Start of Task data

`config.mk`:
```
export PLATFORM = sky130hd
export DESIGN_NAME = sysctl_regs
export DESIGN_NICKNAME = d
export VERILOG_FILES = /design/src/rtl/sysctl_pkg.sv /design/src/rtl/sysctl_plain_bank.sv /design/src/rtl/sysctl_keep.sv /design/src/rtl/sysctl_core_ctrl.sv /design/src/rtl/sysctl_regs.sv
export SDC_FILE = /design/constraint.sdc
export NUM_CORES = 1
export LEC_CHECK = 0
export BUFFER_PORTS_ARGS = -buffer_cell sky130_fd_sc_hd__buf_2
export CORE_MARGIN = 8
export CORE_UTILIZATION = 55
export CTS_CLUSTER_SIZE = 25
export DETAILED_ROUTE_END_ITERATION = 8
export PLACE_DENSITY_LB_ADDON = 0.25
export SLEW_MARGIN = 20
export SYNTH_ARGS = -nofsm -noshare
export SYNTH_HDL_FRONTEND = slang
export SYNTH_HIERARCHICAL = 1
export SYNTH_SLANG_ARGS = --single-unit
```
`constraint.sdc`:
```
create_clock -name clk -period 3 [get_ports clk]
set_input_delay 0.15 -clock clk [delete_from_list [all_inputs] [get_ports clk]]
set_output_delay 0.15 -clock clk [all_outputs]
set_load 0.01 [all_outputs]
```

End of Task data
Start of Task data

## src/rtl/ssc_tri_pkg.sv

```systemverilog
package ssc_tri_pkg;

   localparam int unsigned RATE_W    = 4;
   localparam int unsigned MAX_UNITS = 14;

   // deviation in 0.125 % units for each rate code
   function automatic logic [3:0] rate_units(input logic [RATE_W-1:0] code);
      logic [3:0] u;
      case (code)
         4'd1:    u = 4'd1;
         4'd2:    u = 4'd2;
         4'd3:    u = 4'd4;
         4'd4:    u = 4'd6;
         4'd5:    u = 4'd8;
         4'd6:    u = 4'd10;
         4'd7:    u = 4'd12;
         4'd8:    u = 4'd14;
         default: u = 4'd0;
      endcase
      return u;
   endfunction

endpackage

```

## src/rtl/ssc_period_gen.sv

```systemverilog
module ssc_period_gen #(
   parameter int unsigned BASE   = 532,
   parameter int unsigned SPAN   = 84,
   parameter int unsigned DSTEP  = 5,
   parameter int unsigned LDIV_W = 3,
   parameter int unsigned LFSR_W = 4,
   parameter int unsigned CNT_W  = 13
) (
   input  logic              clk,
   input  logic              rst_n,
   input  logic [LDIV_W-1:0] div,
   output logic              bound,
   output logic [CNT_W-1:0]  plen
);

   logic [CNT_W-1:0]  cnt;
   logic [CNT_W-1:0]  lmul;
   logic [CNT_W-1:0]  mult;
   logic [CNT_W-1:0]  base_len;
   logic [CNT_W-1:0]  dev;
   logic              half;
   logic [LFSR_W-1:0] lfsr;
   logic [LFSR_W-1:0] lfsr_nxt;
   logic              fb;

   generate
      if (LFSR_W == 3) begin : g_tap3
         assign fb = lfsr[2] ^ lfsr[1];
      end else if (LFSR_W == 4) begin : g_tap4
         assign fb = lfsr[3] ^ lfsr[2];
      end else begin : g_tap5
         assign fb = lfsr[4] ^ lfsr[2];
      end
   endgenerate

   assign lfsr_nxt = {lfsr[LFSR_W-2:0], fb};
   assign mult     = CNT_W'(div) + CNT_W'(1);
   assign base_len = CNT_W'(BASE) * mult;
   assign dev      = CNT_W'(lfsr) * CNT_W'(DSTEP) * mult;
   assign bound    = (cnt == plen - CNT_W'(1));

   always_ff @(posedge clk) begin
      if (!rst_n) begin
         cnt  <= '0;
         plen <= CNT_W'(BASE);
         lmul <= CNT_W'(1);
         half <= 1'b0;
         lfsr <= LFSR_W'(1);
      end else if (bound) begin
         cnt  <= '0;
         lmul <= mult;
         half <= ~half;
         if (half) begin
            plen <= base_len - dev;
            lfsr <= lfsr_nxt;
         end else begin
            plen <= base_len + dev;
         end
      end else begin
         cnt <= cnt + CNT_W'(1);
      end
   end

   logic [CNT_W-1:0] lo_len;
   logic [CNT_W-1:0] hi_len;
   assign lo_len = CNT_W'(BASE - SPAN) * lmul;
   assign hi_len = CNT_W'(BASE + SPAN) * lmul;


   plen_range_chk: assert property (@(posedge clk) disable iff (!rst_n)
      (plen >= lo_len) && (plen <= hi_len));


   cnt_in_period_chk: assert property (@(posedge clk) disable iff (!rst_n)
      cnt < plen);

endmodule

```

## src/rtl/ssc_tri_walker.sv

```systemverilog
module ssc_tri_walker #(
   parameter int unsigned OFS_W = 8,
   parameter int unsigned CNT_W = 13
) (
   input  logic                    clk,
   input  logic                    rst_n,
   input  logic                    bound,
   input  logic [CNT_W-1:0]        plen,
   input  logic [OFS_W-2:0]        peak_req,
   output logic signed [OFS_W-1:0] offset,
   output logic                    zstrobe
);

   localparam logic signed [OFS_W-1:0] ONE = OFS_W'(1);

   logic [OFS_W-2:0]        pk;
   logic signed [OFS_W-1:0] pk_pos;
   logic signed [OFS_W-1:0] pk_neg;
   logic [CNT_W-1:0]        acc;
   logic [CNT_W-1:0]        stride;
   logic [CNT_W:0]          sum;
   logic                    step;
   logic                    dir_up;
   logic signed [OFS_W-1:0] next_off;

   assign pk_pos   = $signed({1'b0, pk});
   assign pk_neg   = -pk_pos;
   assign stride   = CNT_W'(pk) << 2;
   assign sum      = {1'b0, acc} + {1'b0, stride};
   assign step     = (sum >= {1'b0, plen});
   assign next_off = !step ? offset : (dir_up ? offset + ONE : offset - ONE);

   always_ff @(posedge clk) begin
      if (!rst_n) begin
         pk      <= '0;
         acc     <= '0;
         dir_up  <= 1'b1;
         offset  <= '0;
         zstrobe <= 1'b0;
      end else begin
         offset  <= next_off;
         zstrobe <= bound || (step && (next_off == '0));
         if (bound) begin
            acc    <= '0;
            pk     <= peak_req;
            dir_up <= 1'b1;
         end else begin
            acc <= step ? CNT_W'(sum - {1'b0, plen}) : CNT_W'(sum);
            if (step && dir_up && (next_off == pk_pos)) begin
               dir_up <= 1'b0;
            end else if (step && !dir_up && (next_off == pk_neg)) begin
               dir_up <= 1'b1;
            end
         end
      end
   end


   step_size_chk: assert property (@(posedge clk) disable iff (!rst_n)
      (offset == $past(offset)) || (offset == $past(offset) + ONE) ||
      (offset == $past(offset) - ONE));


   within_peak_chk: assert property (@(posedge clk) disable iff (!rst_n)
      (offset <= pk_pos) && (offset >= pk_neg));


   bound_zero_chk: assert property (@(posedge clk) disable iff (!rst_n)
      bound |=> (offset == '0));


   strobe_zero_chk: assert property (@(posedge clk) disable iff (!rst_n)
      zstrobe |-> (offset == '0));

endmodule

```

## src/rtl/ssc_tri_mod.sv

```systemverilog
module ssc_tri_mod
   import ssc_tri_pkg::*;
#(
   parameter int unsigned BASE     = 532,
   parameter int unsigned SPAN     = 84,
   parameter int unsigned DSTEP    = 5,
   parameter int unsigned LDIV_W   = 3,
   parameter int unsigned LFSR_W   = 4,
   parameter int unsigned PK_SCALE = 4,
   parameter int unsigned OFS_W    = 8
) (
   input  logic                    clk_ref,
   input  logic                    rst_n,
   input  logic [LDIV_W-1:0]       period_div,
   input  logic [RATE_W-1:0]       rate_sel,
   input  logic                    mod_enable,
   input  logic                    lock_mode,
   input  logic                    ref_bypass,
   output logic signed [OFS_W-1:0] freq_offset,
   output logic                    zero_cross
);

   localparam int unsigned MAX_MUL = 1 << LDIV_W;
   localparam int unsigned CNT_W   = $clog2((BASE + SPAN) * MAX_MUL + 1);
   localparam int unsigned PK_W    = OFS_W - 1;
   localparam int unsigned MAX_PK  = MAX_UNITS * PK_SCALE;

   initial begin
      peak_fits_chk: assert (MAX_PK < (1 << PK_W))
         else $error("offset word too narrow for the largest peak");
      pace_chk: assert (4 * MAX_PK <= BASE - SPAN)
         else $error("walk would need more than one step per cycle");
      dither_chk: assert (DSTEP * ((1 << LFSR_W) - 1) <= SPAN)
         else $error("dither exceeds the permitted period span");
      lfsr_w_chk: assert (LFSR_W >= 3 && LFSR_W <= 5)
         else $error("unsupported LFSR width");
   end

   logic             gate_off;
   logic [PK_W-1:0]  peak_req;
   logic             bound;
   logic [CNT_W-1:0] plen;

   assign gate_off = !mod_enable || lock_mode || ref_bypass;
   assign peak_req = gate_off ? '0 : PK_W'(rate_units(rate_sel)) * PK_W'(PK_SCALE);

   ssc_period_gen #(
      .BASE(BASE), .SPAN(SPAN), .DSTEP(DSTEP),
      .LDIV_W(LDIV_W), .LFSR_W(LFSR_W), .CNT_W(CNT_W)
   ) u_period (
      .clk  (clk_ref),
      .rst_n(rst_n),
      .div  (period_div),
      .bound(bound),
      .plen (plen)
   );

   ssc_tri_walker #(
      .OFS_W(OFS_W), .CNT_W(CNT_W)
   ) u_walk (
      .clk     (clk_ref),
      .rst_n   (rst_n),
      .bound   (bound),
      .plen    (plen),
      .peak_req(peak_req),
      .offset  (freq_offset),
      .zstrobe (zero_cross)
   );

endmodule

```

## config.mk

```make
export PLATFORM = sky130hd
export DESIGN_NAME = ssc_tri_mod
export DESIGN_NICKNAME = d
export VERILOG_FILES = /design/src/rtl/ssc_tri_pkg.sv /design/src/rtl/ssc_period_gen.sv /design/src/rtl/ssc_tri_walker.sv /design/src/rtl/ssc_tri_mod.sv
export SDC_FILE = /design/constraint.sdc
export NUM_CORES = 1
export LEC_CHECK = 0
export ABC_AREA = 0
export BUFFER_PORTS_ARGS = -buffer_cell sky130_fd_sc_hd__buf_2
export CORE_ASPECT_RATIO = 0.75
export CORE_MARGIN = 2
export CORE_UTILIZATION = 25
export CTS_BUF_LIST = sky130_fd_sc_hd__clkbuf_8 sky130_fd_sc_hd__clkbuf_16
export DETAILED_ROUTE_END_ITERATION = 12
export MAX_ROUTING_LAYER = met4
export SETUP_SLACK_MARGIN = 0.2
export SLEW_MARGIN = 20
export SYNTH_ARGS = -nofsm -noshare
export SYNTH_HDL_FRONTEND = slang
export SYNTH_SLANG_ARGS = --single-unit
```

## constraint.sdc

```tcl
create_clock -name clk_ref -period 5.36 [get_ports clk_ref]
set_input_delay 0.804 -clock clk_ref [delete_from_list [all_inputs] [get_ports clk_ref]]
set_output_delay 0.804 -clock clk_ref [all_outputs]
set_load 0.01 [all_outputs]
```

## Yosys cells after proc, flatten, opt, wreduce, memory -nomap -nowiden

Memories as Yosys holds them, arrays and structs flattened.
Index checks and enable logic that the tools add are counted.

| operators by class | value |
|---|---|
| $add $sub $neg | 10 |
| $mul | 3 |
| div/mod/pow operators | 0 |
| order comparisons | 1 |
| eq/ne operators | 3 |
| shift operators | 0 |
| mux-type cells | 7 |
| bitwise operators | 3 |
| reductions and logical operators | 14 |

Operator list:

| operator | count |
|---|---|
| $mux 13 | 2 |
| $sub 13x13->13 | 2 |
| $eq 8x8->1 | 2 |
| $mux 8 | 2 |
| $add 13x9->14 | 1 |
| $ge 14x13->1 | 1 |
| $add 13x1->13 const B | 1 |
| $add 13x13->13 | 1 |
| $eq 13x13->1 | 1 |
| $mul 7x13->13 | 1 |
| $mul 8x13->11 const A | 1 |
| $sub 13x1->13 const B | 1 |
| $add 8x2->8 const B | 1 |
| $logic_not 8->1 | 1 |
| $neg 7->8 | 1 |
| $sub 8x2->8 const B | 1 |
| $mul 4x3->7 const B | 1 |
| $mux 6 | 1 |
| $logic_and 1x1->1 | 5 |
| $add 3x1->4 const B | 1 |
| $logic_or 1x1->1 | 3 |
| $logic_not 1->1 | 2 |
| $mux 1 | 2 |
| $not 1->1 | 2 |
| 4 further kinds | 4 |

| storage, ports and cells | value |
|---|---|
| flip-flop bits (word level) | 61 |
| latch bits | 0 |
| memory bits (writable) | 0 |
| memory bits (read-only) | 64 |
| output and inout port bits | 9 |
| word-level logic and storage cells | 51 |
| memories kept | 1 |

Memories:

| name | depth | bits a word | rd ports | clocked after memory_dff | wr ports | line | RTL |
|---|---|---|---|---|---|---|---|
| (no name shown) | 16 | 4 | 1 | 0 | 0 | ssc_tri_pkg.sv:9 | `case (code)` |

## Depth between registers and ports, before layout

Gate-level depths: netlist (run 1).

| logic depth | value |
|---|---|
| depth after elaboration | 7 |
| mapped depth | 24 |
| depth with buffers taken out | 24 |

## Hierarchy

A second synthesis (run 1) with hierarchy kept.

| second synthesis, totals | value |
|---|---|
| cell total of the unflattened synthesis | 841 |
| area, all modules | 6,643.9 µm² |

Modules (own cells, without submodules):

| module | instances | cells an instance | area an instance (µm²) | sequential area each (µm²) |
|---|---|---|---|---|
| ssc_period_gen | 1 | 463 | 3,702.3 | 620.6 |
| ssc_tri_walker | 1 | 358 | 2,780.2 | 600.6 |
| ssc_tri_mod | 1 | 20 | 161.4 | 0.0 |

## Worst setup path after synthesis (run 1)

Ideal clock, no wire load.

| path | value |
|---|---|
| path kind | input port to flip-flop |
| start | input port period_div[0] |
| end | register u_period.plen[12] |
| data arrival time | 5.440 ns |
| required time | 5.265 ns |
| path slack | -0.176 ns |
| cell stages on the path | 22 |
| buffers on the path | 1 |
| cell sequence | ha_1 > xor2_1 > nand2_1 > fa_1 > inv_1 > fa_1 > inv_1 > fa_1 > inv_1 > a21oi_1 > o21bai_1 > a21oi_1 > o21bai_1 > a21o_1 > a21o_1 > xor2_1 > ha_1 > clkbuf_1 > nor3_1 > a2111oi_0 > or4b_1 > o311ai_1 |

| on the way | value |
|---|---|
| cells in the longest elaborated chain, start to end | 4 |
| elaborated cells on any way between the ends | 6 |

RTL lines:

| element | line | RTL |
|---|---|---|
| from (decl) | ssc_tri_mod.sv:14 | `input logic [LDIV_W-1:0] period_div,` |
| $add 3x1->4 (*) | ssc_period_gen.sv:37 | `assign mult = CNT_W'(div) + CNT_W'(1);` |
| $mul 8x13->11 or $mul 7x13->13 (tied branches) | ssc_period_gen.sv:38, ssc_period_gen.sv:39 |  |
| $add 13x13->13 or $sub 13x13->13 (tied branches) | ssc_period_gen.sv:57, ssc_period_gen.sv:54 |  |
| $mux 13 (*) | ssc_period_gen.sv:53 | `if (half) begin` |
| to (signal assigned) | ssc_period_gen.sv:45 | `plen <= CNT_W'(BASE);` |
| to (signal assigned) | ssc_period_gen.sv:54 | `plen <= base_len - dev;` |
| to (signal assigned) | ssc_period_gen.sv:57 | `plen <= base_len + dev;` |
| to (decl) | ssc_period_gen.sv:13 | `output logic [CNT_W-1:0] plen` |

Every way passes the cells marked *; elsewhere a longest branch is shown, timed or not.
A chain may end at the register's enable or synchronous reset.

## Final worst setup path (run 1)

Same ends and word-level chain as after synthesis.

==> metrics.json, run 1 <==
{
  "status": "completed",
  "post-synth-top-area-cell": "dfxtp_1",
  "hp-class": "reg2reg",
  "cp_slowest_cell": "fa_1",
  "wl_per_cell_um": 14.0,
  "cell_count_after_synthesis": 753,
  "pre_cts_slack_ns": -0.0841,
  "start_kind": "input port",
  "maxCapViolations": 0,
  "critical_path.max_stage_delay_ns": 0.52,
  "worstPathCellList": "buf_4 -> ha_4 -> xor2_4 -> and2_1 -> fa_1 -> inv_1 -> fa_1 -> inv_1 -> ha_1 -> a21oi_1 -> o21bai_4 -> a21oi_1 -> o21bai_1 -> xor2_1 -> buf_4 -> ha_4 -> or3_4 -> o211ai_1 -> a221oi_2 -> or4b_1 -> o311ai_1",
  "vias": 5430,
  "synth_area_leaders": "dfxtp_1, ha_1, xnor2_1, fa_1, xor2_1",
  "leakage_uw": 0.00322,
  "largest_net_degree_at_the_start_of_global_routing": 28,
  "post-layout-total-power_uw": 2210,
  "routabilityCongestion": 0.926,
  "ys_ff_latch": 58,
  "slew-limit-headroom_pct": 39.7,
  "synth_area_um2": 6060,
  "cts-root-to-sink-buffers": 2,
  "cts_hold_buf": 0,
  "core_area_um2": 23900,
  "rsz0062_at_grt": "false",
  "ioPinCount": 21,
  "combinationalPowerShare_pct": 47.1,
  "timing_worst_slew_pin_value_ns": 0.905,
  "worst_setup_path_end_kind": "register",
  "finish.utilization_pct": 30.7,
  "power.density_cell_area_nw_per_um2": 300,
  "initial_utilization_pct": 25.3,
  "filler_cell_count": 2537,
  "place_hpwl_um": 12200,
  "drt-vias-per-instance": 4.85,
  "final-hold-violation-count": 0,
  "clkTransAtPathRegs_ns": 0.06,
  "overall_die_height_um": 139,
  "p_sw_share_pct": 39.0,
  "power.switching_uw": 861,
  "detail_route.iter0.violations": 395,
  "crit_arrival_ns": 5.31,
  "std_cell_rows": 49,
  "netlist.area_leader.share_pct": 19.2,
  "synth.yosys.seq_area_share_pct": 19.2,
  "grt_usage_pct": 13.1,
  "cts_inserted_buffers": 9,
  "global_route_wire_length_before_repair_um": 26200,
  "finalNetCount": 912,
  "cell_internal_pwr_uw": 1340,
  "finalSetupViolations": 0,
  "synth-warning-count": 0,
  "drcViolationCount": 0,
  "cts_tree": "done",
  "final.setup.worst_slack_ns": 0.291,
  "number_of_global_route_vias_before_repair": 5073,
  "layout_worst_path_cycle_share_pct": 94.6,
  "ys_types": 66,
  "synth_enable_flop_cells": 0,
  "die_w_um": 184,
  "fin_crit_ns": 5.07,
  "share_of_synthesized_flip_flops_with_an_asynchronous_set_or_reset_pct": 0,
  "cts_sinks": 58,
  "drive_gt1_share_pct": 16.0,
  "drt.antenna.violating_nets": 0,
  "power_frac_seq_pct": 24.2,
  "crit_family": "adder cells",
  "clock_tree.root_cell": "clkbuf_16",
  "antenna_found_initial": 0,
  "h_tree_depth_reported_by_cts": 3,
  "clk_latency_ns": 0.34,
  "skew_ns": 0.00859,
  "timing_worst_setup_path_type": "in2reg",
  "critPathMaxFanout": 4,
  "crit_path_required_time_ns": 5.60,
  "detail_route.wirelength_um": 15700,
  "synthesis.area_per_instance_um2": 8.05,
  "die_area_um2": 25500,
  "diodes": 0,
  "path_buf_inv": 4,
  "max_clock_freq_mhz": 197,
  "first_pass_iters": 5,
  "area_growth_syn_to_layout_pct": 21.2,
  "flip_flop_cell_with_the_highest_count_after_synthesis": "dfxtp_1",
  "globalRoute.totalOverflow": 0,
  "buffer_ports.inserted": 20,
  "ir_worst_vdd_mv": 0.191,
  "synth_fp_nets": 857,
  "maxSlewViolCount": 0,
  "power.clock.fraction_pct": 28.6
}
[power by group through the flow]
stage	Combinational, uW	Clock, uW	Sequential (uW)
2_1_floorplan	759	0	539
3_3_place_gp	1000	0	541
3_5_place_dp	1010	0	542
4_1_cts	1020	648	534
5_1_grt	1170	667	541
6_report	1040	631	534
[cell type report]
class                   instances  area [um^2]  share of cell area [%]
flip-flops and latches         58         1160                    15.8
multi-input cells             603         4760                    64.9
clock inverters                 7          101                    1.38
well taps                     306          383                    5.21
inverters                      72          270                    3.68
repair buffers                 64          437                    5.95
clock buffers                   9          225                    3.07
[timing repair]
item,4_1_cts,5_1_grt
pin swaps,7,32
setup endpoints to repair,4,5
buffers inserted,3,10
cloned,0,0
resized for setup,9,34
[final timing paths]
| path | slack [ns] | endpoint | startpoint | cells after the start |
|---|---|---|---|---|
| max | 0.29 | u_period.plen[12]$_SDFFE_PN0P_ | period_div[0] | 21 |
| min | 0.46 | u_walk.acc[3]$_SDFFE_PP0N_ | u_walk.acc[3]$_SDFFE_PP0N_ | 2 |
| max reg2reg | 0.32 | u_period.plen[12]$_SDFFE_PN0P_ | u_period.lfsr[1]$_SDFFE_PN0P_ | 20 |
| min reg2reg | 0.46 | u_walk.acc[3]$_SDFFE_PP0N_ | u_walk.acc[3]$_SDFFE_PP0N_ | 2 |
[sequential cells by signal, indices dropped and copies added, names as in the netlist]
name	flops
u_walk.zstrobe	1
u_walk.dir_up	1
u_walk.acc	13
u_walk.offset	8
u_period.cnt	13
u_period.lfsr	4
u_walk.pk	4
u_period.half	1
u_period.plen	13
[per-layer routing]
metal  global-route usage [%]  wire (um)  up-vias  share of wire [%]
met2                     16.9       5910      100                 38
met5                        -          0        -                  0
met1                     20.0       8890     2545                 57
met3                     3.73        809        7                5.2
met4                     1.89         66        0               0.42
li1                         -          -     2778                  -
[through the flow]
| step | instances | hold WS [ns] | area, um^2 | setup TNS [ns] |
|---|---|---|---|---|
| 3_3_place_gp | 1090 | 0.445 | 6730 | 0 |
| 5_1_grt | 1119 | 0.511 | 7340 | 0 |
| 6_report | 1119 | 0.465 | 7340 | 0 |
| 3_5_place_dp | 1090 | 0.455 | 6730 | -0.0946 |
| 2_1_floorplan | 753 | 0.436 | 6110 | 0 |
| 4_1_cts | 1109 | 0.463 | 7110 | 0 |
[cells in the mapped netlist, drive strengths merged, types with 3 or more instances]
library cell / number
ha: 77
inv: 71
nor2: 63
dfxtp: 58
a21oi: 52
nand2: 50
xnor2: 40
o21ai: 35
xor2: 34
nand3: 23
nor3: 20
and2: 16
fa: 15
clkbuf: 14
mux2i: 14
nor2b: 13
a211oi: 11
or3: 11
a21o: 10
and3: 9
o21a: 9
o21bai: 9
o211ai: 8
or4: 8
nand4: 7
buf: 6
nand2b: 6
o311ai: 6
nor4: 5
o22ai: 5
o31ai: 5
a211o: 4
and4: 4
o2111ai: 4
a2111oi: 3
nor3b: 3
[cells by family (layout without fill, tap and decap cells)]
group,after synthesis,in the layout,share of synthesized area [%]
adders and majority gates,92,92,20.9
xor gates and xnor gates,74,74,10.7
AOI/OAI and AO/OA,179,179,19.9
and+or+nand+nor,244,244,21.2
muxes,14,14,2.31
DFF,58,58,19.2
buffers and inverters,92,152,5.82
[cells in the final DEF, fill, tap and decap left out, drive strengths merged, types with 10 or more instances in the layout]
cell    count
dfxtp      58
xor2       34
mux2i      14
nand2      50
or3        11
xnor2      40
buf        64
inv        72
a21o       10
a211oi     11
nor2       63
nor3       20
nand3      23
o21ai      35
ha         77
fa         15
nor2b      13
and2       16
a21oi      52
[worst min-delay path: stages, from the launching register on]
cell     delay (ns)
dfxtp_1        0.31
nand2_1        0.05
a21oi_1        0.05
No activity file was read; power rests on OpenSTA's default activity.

End of Task data

> [Work to be completed]
Where in the entries does the word "netlist" occur? Copy out each line that has it.

> [Written solution]
Gate-level depths: netlist (run 1).
  "netlist.area_leader.share_pct": 19.2,
[sequential cells by signal, indices dropped and copies added, names as in the netlist]
[cells in the mapped netlist, drive strengths merged, types with 3 or more instances]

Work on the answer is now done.